Image right: T cell receptor (TCR; bottom) of an HIV elite controller—a patient whose body controls an HIV infection at a clinically elite level compared to the rest of the population—in complex with the HIV peptide KK10 (top). Elite controllers of HIV exhibit exceptional immune responses upon exposure to the virus, perhaps holding the key to the development of an effective HIV vaccine. Improved recognition of HIV peptides by killer T cells (which have TCRs like that pictured) is thought to be a crucial component of elite controller immunity.

 

Weber, 28, earned his PhD in chemistry from Stanford in 2014 with the support from his Fannie and John Hertz Foundation Fellowship, and has taken his ideas to the Soft Matter Theory and Simulation group at the IBM Thomas J. Watson Research Center in New York, where he has unfettered access to some of the world’s fastest supercomputers.

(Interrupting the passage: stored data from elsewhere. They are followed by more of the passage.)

Context: an optimization exercise on an open-source flow, tuned for small area and a short achievable clock period. The choices shown serve that exercise and are no tape-out recipe. Where RTL was checked, it was by simulation tests only, not by an equivalence proof against the original. Only the layout flow was run in run 6; the RTL was not checked for function there. The flow treats the clock pin as an ideal source, which a real chip does not have. Power and IR drop assume default switching activity.

### flow/design.v
module sce_top (
    input  wire        clk,
    input  wire        rst,             
    input  wire        req_valid,
    output wire        req_ready,
    input  wire [2:0]  req_op,
    input  wire [31:0] req_reg,
    input  wire [31:0] req_value,
    input  wire [31:0] req_width,
    input  wire [31:0] req_height,
    input  wire [31:0] req_baud,
    input  wire [31:0] req_timeout,
    output reg         rsp_valid,
    output reg  [2:0]  rsp_status,
    output wire [7:0]  rsp_value,
    output wire [31:0] rsp_received,
    output wire [31:0] rsp_expected,
    input  wire        teardown,
    output reg         link_cmd_valid,
    output wire [2:0]  link_cmd,
    output wire [23:0] link_wdata,
    output wire [1:0]  link_wlen,
    output wire [31:0] link_rd_n,
    output reg  [31:0] link_baud,
    output reg  [31:0] link_timeout,
    input  wire        link_ans_valid,
    input  wire        link_ans_ok,
    input  wire        link_rx_valid,
    input  wire [7:0]  link_rx_data,
    output reg         pix_valid,
    output wire [23:0] pix_rgb,
    output wire        pix_eol,
    output wire        pix_eof
);
    localparam [2:0] ST_OK               = 3'd0;
    localparam [2:0] ST_CONNECTION_ERROR = 3'd1;
    localparam [2:0] ST_INVALID_ARGUMENT = 3'd2;
    localparam [2:0] ST_INCOMPLETE_FRAME = 3'd3;
    localparam [2:0] ST_IO_ERROR         = 3'd4;
    localparam [2:0] ST_RESPONSE_TIMEOUT = 3'd5;
    localparam [2:0] ST_INVALID_STATE    = 3'd6;
    localparam [2:0] ST_ABORTED          = 3'd7;
    localparam [2:0] S_OPEN_W  = 3'd0;    
    localparam [2:0] S_IDLE    = 3'd1;    
    localparam [2:0] S_FLUSH_W = 3'd2;    
    localparam [2:0] S_TX_W    = 3'd3;    
    localparam [2:0] S_READ_W  = 3'd4;    
    reg [2:0]  state;
    reg        rdy;           
    reg        sess;
    reg        td_pending;
    reg        op_w;          
    reg        op_r;          
    reg        sz320;         
    reg        sz176;         
    reg [15:0] buf16;         
    reg [17:0] rem;           
    reg        chunk_any;     
    reg [3:0]  row_k;         
    wire st_idle  = ~state[1] &  state[0];
    wire st_open  = ~state[2] & ~state[1] & ~state[0];
    wire st_read  =  state[2];
    wire td_seen  = td_pending | teardown;
    assign req_ready = rdy & ~teardown;
    wire [17:0] byte_size = sz320 ? 18'd153600 : sz176 ? 18'd50688 : 18'd38400;
    wire        z5       = ~|rem[4:0];
    wire        z6       = z5 & ~rem[5];
    wire        z7       = z6 & ~rem[6];
    wire        low_zero = sz176 ? z5 : sz320 ? z7 : z6;
    wire [3:0]  row_km1  = (row_k == 4'd0) ? (sz176 ? 4'd10 : 4'd4) : row_k - 4'd1;
    wire p176 = (req_width == 32'd176) && (req_height == 32'd144);
    wire p160 = (req_width == 32'd160) && (req_height == 32'd120);
    wire p320 = (req_width == 32'd320) && (req_height == 32'd240);
    wire preset_ok = p176 | p160 | p320;
    wire reg_ok    = ~|req_reg[31:8];
    wire value_ok  = ~|req_value[31:8];
    assign link_cmd     = state;
    assign link_wdata   = {op_w, 1'b0, op_w, 1'b0, op_w, 1'b0, op_w, 1'b0, buf16};
    assign link_wlen    = {op_w | op_r, ~op_r};
    assign link_rd_n    = {14'd0, rem[17:1], rem[0] | op_r};
    assign rsp_value    = buf16[7:0];
    assign rsp_expected = {14'd0, byte_size};
    wire [17:0] rem_dec  = rem - 18'd1;
    wire [8:0]  size_hi  = sz320 ? 9'd300 : sz176 ? 9'd99 : 9'd75;
    wire [17:0] received = {size_hi + ~rem_dec[17:9], ~rem_dec[8:0]};
    assign rsp_received = {14'd0, rem};
    assign pix_eof      = ~|rem;
    assign pix_eol      = low_zero & (row_k == 4'd0);
    function [2:0] lo5;           
        input [4:0] x;
        begin
            lo5 = (x >= 5'd31) ? 3'd7 : (x >= 5'd27) ? 3'd6 : (x >= 5'd23) ? 3'd5 :
                  (x >= 5'd18) ? 3'd4 : (x >= 5'd14) ? 3'd3 : (x >= 5'd9)  ? 3'd2 :
                  (x >= 5'd5)  ? 3'd1 : 3'd0;
        end
    endfunction
    function [1:0] lo6;           
        input [5:0] x;
        begin
            lo6 = (x >= 6'd63) ? 2'd3 : (x >= 6'd42) ? 2'd2 : (x >= 6'd21) ? 2'd1 : 2'd0;
        end
    endfunction
    assign pix_rgb = {buf16[15:11], lo5(buf16[15:11]),
                      buf16[10:5],  lo6(buf16[10:5]),
                      buf16[4:0],   lo5(buf16[4:0])};
    wire rx       = link_rx_valid & st_read;
    wire ans      = link_ans_valid;
    wire fail     = td_seen | ~link_ans_ok;        
    wire read_end = ~chunk_any | op_r | ~|rem;     
    wire arg_bad  = req_op[1] ? (~reg_ok | (~req_op[0] & ~value_ok))
                              : (~req_op[2] & ~req_op[0] & ~preset_ok);
    wire is_close = ~req_op[2] & ~req_op[1] & req_op[0];
    wire op_valid = ~req_op[2] | (~req_op[1] & ~req_op[0]);     
    wire take     = st_idle & ~td_seen & req_valid & op_valid;
    wire starts   = take & ~arg_bad & (req_op[0] | req_op[1] | req_op[2] ? sess : ~sess)
                         & ~is_close;                          
    reg  [2:0] state_n;
    reg        cmd_n, rsp_n, sess_n;
    reg  [2:0] status_n;
    always @* begin
        state_n  = state;
        cmd_n    = 1'b0;
        rsp_n    = 1'b0;
        sess_n   = sess;
        status_n = 3'bxxx;
        if (st_idle) begin
            status_n = {~is_close & ~arg_bad, ~is_close, 1'b0};
            if (td_seen) begin
                cmd_n  = sess;
                sess_n = 1'b0;
            end else if (take) begin
                if (is_close) begin
                    cmd_n  = sess;
                    sess_n = 1'b0;
                    rsp_n  = 1'b1;
                end else if (starts) begin
                    cmd_n   = 1'b1;
                    state_n = req_op[2] | req_op[1] ? S_FLUSH_W : S_OPEN_W;
                end else
                    rsp_n  = 1'b1;
            end
        end else if (st_open) begin
            status_n = {2'b00, ~link_ans_ok};
            if (ans) begin
                rsp_n   = 1'b1;
                sess_n  = link_ans_ok;
                state_n = S_IDLE;
            end
        end else begin
            if (fail)
                status_n = {1'b1, td_seen, td_seen};
            else
                status_n = {st_read & ~chunk_any & op_r, st_read & ~chunk_any & ~op_r,
                            st_read & ~chunk_any};
            if (ans) begin
                if (fail) begin
                    cmd_n   = 1'b1;
                    sess_n  = 1'b0;
                    rsp_n   = 1'b1;
                    state_n = S_IDLE;
                end else if (!state[2]) begin
                    if (!state[0]) begin
                        cmd_n   = 1'b1;             
                        state_n = S_TX_W;
                    end else if (op_w) begin
                        rsp_n   = 1'b1;             
                        state_n = S_IDLE;
                    end else begin
                        cmd_n   = 1'b1;             
                        state_n = S_READ_W;
                    end
                end else if (read_end) begin
                    rsp_n   = 1'b1;
                    state_n = S_IDLE;
                end else
                    cmd_n   = 1'b1;                 
            end
        end
    end
    wire td_n = ~st_idle & ~(ans & ~st_open) & td_seen;
    wire first_read = ans & ~fail & state[1] & state[0];
    always @(posedge clk) begin
        link_baud    <= req_baud;
        link_timeout <= req_timeout;
        rsp_status   <= status_n;
        pix_valid    <= rx & rem[0] & ~op_r & ~rst;
        if (st_idle) begin
            op_w <= req_op[1] & ~req_op[0];
            op_r <= req_op[1] &  req_op[0];
            buf16[15:8] <= req_op[1] ? (req_op[0] ? 8'hBB : req_reg[7:0]) : 8'h00;
            buf16[7:0]  <= req_op[1] ? (req_op[0] ? req_reg[7:0] : req_value[7:0]) : 8'hCC;
            if (!sess) begin
                sz320 <= p320;
                sz176 <= p176;
            end
        end
        if (rx) begin
            chunk_any <= 1'b1;
            rem       <= rem_dec;
            if (low_zero) row_k <= row_km1;
            if (rem[0]) buf16[15:8] <= link_rx_data;
            else        buf16[7:0]  <= link_rx_data;
        end
        if (ans)
            chunk_any <= 1'b0;
        if (~state[2] & state[1] & ~state[0])
            rem       <= 18'd0;
        if ((first_read & ~op_r) | (ans & st_read & ~chunk_any))
            rem       <= received;
        if (first_read)
            row_k     <= 4'd0;
        if (rst) begin
            state          <= S_IDLE;
            rdy            <= 1'b1;
            sess           <= 1'b0;
            td_pending     <= 1'b0;
            link_cmd_valid <= 1'b0;
            rsp_valid      <= 1'b0;
        end else begin
            state          <= state_n;
            rdy            <= (state_n == S_IDLE) & ~td_n;
            sess           <= sess_n;
            td_pending     <= td_n;
            link_cmd_valid <= cmd_n;
            rsp_valid      <= rsp_n;
        end
    end
endmodule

A postdoctoral fellow for IBM, Weber has focused his research on the computational design of vaccines for HIV and cancer immunotherapies. Weber’s main thrust is trying to use physical simulations and artificial intelligence to study protein dynamics. He’s looking at how the immune system works, specifically researching why specific T cell receptors in some patients are so effective against HIV peptides and how to mimic these receptors to create working components of a vaccine.

“In terms of HIV, people have been trying to develop vaccines for 30 years, so it’s challenging,” Weber said. “It’s definitely a hard project but one that should be considered worthwhile. We still don’t know everything about how our immune systems work, even on a very basic, phenomenological level.”

While the work is both “rewarding and daunting,” Weber said he’s encouraged by the increasing capabilities of supercomputers and other transformative technologies. Within 10 years, Weber hopes to be able to fully simulate protein-protein interactions on an atomistic level, and to continue using physics to bridge the gap between foundational scientific principles and knowledge of how cells work.

“The ultimate goal would be to develop therapies for diseases—and that’s something we’re trying to do—but it’s also just an amazing physical problem,” Weber said. “Using these very basic theoretical physical principles (to understand cells) is exciting to me and to a lot of other physicists as well.”

Currently spending a lot of time in New York City, Weber said he wants to continue working at the intersection of industry and academia, focusing his attention on biological systems, physical simulations, and machine learning.